■ Exercise details ■
Copy word for word, please, the lines of the entries below running from the one containing "kind | to |" to the one containing "run metrics, run", both ends included.

Collection entries
-- Opening Marker --
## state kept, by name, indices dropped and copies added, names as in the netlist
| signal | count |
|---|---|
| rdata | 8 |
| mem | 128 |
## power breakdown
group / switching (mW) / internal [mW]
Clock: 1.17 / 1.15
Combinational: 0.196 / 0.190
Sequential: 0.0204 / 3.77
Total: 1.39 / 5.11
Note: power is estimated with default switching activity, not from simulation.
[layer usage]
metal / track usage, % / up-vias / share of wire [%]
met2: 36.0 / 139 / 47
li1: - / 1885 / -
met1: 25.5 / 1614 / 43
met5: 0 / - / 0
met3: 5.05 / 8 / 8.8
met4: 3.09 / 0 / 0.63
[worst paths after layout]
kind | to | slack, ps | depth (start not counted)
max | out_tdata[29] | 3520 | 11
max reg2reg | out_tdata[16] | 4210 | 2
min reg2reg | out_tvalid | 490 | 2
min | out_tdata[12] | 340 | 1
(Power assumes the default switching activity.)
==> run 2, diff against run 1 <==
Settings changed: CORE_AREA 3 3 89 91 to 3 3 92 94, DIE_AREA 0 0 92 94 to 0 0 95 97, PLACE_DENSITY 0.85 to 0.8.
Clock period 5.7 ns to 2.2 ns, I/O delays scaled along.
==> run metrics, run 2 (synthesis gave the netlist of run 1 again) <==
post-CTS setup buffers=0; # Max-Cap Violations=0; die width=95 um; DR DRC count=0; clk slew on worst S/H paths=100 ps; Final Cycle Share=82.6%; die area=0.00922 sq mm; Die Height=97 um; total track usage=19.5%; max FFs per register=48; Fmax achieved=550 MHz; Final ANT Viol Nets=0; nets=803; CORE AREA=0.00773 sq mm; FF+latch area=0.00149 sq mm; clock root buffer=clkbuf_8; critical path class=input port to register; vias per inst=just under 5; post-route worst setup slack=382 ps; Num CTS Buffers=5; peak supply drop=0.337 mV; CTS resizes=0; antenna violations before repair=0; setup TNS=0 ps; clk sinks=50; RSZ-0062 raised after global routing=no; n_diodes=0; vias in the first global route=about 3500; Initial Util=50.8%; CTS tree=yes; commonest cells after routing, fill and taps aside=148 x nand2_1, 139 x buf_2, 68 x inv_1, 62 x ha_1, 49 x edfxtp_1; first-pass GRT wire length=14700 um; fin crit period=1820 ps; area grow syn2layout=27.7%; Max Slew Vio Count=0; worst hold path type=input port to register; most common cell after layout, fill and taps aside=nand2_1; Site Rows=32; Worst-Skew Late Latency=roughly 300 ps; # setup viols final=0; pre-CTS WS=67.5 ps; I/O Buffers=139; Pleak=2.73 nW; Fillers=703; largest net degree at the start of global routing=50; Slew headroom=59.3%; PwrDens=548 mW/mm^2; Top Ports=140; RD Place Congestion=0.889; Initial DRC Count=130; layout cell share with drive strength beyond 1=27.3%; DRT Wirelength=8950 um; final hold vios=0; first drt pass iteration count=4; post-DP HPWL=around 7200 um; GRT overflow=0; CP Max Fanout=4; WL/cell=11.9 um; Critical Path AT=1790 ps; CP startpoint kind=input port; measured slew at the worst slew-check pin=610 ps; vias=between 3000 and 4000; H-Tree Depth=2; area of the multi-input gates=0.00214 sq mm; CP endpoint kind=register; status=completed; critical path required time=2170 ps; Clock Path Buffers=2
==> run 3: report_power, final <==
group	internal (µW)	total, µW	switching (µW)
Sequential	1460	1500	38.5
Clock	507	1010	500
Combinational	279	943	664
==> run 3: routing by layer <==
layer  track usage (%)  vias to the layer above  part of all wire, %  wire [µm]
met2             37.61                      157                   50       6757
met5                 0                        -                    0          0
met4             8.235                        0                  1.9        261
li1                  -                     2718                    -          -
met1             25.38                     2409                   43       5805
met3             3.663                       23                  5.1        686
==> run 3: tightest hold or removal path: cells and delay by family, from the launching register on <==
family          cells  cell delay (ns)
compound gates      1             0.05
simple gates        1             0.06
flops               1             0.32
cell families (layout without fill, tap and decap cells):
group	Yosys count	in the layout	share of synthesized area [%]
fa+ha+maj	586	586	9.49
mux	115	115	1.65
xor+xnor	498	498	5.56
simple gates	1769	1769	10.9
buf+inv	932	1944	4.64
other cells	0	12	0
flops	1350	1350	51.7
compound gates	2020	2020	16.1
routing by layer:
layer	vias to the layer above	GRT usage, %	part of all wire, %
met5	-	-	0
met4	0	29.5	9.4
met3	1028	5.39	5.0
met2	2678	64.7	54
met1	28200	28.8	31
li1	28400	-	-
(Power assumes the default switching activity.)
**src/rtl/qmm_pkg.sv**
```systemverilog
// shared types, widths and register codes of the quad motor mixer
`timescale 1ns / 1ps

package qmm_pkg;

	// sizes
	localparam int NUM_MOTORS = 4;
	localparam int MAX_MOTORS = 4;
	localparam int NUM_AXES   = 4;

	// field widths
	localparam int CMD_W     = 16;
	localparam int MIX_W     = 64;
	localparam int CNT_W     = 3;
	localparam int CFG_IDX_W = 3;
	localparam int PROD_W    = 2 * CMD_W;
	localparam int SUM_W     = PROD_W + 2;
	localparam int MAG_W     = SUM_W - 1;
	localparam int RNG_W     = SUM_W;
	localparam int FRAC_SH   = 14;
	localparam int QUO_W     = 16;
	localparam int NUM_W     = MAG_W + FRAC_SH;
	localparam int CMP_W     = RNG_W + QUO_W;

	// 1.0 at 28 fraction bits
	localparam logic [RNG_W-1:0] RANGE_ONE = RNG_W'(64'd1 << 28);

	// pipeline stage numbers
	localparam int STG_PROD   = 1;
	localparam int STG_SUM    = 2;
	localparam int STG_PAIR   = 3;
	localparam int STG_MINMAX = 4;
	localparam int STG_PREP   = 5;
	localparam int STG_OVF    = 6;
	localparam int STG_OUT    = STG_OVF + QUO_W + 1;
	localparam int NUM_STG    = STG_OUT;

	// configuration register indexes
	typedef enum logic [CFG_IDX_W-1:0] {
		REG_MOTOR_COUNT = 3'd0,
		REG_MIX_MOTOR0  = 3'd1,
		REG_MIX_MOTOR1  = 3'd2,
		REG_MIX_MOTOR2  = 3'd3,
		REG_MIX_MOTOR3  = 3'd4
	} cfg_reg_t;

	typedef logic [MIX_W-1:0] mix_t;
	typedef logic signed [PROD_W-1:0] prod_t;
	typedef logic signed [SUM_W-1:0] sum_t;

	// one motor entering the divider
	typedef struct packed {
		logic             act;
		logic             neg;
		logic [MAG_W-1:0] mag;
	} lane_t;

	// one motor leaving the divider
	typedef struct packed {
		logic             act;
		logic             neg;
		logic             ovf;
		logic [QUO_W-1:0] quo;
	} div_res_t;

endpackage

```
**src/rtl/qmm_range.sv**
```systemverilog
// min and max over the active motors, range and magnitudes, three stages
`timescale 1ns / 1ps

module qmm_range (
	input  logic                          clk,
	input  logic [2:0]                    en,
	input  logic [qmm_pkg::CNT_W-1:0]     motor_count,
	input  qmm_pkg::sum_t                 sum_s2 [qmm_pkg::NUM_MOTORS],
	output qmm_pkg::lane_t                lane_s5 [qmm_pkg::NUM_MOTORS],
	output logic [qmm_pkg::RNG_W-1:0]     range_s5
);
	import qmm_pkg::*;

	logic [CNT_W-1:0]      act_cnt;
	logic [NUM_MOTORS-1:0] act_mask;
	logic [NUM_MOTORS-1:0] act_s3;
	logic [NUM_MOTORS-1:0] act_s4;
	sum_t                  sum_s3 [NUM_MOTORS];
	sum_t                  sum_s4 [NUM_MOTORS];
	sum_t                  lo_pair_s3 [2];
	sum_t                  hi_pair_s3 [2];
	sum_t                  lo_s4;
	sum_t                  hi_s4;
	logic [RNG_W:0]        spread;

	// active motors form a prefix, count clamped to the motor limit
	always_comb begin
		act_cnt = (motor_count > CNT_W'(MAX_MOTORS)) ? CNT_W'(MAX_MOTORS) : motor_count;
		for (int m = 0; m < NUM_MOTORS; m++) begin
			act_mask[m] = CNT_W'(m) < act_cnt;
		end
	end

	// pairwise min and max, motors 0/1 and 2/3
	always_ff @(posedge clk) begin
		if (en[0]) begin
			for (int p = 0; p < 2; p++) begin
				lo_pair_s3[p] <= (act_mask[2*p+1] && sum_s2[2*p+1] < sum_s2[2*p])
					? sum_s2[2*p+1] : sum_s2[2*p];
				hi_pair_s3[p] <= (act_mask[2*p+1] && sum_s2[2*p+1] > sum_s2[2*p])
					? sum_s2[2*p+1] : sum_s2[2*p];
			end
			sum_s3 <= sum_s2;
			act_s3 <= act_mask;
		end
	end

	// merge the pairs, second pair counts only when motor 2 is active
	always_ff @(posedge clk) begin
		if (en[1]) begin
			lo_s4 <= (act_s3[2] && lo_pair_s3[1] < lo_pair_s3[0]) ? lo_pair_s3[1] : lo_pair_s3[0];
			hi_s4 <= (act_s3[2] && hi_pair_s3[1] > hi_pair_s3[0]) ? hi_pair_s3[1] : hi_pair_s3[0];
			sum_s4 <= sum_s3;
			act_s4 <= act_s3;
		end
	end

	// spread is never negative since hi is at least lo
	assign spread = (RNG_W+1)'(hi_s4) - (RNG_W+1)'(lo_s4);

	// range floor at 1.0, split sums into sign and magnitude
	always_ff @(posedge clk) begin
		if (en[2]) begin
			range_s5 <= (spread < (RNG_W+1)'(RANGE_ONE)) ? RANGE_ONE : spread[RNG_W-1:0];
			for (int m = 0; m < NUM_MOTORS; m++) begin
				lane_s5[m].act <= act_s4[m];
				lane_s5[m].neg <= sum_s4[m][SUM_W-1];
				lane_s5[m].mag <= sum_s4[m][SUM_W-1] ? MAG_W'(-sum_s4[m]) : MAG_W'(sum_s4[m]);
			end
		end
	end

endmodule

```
-- Closing Marker --
■ Written solution ■
kind | to | slack, ps | depth (start not counted)
max | out_tdata[29] | 3520 | 11
max reg2reg | out_tdata[16] | 4210 | 2
min reg2reg | out_tvalid | 490 | 2
min | out_tdata[12] | 340 | 1
(Power assumes the default switching activity.)
==> run 2, diff against run 1 <==
Settings changed: CORE_AREA 3 3 89 91 to 3 3 92 94, DIE_AREA 0 0 92 94 to 0 0 95 97, PLACE_DENSITY 0.85 to 0.8.
Clock period 5.7 ns to 2.2 ns, I/O delays scaled along.
==> run metrics, run 2 (synthesis gave the netlist of run 1 again) <==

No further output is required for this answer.